WORK REQUEST:
Here is a block of records. Copy every one of them exactly.

STORED DATA:
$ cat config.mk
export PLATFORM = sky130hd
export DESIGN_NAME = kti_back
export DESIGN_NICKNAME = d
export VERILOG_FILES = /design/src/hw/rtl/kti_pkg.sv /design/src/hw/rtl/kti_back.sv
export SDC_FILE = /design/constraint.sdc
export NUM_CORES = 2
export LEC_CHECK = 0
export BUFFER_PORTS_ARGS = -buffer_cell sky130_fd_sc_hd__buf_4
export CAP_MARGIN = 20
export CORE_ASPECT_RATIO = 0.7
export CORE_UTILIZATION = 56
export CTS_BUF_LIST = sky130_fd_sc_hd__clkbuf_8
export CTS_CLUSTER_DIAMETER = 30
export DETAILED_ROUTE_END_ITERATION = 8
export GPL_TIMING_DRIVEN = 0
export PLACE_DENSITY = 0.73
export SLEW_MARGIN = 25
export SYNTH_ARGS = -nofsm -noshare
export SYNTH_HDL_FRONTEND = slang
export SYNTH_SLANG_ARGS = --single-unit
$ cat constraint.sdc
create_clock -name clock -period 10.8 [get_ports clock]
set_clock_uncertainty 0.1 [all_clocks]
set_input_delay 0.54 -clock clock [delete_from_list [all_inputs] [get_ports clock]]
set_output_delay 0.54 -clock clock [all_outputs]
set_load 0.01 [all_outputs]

EXERCISE ANSWER:
$ cat config.mk
export PLATFORM = sky130hd
export DESIGN_NAME = kti_back
export DESIGN_NICKNAME = d
export VERILOG_FILES = /design/src/hw/rtl/kti_pkg.sv /design/src/hw/rtl/kti_back.sv
export SDC_FILE = /design/constraint.sdc
export NUM_CORES = 2
export LEC_CHECK = 0
export BUFFER_PORTS_ARGS = -buffer_cell sky130_fd_sc_hd__buf_4
export CAP_MARGIN = 20
export CORE_ASPECT_RATIO = 0.7
export CORE_UTILIZATION = 56
export CTS_BUF_LIST = sky130_fd_sc_hd__clkbuf_8
export CTS_CLUSTER_DIAMETER = 30
export DETAILED_ROUTE_END_ITERATION = 8
export GPL_TIMING_DRIVEN = 0
export PLACE_DENSITY = 0.73
export SLEW_MARGIN = 25
export SYNTH_ARGS = -nofsm -noshare
export SYNTH_HDL_FRONTEND = slang
export SYNTH_SLANG_ARGS = --single-unit
$ cat constraint.sdc
create_clock -name clock -period 10.8 [get_ports clock]
set_clock_uncertainty 0.1 [all_clocks]
set_input_delay 0.54 -clock clock [delete_from_list [all_inputs] [get_ports clock]]
set_output_delay 0.54 -clock clock [all_outputs]
set_load 0.01 [all_outputs]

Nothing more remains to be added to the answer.